■ Problem to work on
Word for word, restate the lines of the material below from its first line through the one containing "export LEC_CHECK = 0". Omit the rest.
....
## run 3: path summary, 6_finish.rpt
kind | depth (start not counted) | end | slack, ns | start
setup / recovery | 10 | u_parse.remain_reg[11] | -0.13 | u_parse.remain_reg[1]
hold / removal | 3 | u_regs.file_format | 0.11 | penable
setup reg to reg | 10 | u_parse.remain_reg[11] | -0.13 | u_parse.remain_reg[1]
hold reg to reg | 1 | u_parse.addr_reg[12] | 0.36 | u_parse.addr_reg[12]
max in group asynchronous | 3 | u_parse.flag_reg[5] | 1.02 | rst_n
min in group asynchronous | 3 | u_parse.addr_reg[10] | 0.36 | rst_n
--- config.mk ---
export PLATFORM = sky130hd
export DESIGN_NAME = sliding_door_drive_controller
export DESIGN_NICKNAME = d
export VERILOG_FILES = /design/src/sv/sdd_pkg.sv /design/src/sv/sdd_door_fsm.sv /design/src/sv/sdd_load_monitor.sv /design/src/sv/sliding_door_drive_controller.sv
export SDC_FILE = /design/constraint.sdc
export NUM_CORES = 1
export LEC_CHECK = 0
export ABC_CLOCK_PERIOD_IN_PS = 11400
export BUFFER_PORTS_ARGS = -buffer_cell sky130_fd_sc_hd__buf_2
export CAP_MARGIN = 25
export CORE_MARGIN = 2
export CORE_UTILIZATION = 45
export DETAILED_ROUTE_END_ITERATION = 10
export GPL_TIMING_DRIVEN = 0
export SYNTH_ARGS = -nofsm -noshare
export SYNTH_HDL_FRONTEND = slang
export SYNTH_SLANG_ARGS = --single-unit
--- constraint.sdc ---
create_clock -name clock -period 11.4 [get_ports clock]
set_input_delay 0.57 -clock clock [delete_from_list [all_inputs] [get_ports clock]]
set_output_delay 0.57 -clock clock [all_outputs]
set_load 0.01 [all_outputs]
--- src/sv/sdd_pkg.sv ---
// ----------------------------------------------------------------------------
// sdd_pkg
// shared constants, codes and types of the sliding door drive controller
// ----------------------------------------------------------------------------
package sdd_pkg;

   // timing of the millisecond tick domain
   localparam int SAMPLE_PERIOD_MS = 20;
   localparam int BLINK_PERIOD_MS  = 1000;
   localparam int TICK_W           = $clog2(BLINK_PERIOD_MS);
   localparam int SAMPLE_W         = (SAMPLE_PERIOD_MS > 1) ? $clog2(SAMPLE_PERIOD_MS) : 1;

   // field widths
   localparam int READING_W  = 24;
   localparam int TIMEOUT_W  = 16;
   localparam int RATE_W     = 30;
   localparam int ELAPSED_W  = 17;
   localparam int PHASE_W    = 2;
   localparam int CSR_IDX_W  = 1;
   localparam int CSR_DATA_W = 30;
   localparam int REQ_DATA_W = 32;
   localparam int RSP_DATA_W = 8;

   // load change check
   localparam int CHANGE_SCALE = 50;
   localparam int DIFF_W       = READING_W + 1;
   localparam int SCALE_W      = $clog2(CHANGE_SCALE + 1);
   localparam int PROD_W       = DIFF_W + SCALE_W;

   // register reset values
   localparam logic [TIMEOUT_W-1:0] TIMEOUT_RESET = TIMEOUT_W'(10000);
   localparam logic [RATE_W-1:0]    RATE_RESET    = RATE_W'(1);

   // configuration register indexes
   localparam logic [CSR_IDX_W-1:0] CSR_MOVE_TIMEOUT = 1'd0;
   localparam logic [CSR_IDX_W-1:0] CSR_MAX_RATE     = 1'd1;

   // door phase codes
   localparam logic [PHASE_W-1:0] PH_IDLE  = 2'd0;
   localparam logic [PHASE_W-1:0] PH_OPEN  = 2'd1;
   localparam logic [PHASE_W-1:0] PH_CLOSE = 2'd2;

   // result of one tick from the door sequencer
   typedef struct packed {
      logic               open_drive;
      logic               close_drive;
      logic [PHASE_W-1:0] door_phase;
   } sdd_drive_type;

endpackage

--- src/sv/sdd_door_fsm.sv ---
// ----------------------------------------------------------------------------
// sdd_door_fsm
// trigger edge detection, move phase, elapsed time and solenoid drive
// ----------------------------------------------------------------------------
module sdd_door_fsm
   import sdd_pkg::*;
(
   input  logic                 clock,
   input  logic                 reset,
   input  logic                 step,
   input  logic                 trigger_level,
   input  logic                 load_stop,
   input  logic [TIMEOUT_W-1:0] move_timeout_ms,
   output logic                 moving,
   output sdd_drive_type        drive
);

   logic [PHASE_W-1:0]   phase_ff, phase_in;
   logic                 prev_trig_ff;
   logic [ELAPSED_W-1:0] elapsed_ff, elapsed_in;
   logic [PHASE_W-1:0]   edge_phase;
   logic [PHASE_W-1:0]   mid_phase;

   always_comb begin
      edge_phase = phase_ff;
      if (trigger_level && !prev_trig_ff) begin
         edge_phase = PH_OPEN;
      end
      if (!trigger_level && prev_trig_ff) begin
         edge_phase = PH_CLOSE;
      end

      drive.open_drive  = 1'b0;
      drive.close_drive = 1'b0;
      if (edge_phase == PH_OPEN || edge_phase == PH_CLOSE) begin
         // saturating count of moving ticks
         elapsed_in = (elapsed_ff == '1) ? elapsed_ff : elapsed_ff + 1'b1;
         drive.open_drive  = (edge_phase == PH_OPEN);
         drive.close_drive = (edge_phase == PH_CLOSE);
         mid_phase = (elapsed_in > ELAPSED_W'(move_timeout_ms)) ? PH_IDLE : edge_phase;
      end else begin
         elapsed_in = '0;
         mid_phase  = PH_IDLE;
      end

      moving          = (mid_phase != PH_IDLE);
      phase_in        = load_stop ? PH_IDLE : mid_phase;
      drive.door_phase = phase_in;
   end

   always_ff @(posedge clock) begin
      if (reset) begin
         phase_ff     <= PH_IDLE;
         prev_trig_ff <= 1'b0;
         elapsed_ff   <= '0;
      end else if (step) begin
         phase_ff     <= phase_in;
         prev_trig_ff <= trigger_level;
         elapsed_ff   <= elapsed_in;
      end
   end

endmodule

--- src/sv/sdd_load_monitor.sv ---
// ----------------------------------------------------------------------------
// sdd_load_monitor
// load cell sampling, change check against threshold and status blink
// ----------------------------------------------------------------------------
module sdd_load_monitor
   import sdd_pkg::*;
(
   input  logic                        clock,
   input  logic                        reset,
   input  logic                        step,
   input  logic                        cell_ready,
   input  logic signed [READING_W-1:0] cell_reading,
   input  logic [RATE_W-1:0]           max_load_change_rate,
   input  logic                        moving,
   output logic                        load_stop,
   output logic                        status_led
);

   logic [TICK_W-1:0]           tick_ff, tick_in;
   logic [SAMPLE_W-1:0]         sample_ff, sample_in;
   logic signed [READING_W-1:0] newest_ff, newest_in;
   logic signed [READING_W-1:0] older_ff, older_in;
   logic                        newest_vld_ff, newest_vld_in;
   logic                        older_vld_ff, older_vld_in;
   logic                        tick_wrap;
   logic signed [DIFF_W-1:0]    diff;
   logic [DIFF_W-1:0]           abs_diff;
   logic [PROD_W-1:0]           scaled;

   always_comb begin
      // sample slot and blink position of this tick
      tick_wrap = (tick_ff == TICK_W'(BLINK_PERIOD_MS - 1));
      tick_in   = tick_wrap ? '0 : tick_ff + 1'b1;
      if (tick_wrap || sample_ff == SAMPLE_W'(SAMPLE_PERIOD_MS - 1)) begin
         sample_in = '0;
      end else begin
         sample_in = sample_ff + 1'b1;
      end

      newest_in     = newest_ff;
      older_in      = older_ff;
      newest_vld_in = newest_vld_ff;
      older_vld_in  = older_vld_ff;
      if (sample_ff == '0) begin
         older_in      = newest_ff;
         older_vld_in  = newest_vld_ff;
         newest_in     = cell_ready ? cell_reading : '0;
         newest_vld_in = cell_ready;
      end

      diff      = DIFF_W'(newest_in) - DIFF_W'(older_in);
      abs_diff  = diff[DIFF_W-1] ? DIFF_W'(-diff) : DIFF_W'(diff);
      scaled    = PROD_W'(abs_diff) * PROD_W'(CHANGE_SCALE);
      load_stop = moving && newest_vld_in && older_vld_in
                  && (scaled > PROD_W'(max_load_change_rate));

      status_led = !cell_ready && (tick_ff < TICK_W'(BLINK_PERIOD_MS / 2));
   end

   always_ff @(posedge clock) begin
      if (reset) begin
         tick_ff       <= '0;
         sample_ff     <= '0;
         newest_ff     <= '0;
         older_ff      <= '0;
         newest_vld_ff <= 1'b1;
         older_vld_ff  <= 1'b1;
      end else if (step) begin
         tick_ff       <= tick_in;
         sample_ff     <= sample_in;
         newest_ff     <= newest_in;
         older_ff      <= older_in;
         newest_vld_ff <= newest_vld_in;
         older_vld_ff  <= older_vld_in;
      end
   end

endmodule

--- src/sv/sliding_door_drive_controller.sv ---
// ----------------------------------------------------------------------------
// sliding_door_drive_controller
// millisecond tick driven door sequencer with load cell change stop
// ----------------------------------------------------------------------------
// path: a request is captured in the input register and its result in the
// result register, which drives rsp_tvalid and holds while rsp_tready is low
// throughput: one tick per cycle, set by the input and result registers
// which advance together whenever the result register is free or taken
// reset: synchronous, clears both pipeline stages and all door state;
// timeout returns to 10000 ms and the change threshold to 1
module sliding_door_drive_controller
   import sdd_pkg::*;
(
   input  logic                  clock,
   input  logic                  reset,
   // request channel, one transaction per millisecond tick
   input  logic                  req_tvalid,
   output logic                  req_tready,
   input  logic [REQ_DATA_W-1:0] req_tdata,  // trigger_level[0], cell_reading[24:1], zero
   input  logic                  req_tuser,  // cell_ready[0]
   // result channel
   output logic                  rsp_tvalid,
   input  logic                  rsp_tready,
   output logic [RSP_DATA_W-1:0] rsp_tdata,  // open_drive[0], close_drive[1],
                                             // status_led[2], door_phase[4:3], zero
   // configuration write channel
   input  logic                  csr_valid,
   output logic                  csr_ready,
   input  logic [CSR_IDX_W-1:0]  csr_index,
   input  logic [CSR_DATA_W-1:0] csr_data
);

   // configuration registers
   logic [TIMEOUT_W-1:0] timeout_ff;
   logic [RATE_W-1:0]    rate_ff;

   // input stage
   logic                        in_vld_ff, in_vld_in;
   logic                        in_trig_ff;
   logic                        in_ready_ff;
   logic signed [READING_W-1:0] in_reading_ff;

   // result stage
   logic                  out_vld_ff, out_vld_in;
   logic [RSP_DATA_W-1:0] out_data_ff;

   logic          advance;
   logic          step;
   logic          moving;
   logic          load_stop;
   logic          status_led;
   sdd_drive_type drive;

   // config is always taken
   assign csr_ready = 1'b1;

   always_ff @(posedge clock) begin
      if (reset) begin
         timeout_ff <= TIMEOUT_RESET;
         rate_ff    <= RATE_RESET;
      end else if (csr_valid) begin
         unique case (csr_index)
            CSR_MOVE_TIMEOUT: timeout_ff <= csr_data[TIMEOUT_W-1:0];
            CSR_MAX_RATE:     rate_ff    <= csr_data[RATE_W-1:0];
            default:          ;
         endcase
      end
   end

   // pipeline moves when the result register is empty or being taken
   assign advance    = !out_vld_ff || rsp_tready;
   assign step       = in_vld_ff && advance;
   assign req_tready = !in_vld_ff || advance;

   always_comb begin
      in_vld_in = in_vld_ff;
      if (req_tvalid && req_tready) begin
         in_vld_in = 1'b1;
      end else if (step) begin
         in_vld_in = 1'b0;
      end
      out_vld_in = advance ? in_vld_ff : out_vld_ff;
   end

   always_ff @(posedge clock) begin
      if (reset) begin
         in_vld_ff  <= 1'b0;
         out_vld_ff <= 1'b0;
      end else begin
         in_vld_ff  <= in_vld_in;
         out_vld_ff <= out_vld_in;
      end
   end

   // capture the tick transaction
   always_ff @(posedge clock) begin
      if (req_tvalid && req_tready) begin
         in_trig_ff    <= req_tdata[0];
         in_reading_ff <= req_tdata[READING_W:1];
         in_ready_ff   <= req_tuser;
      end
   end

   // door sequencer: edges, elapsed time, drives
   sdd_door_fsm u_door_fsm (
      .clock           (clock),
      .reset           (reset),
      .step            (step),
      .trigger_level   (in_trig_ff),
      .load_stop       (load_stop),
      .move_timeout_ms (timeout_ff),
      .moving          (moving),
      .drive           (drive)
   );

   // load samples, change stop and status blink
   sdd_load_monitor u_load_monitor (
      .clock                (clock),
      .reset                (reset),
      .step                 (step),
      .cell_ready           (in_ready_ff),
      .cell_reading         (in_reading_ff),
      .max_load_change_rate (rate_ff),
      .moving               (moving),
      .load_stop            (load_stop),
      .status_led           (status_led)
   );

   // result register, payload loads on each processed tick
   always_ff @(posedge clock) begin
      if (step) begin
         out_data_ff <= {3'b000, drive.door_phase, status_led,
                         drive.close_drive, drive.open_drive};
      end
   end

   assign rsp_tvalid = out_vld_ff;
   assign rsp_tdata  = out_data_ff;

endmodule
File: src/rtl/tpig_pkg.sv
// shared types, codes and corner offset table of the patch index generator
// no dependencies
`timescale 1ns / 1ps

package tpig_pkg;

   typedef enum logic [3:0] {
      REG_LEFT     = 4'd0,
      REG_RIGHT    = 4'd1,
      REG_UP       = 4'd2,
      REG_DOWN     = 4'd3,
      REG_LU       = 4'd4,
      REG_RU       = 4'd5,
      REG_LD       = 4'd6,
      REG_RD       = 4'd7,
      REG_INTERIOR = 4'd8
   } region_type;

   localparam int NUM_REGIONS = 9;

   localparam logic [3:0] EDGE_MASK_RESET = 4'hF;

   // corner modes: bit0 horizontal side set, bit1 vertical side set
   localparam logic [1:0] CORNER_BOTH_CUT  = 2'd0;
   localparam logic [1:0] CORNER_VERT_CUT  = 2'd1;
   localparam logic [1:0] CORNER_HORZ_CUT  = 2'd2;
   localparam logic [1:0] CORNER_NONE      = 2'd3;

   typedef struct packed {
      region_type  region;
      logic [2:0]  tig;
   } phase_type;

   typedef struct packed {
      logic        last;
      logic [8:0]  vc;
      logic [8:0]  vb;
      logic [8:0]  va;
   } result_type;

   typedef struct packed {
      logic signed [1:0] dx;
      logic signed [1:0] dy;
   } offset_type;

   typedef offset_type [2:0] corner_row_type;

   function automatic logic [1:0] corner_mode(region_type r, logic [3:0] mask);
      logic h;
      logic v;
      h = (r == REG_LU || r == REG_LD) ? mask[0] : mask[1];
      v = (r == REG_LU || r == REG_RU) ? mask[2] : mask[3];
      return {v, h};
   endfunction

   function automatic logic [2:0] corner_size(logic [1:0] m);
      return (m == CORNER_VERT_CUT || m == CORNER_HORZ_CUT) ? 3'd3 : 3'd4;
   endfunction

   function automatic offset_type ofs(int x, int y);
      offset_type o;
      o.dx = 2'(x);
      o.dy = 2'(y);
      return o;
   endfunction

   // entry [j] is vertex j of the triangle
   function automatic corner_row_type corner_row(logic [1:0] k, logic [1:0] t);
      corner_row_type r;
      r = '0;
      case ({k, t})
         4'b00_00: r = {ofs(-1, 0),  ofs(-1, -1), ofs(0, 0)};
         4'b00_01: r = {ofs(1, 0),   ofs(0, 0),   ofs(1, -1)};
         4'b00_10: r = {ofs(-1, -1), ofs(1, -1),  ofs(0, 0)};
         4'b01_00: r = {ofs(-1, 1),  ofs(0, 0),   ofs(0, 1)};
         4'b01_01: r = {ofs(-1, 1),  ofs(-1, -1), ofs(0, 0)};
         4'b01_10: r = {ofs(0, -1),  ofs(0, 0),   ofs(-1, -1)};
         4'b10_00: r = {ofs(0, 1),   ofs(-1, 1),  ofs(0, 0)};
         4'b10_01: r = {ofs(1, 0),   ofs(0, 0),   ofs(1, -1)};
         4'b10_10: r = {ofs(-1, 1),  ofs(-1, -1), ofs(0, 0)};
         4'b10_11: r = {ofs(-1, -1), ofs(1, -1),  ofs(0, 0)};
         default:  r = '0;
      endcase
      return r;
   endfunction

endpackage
....
■ Answer to the exercise
## run 3: path summary, 6_finish.rpt
kind | depth (start not counted) | end | slack, ns | start
setup / recovery | 10 | u_parse.remain_reg[11] | -0.13 | u_parse.remain_reg[1]
hold / removal | 3 | u_regs.file_format | 0.11 | penable
setup reg to reg | 10 | u_parse.remain_reg[11] | -0.13 | u_parse.remain_reg[1]
hold reg to reg | 1 | u_parse.addr_reg[12] | 0.36 | u_parse.addr_reg[12]
max in group asynchronous | 3 | u_parse.flag_reg[5] | 1.02 | rst_n
min in group asynchronous | 3 | u_parse.addr_reg[10] | 0.36 | rst_n
--- config.mk ---
export PLATFORM = sky130hd
export DESIGN_NAME = sliding_door_drive_controller
export DESIGN_NICKNAME = d
export VERILOG_FILES = /design/src/sv/sdd_pkg.sv /design/src/sv/sdd_door_fsm.sv /design/src/sv/sdd_load_monitor.sv /design/src/sv/sliding_door_drive_controller.sv
export SDC_FILE = /design/constraint.sdc
export NUM_CORES = 1
export LEC_CHECK = 0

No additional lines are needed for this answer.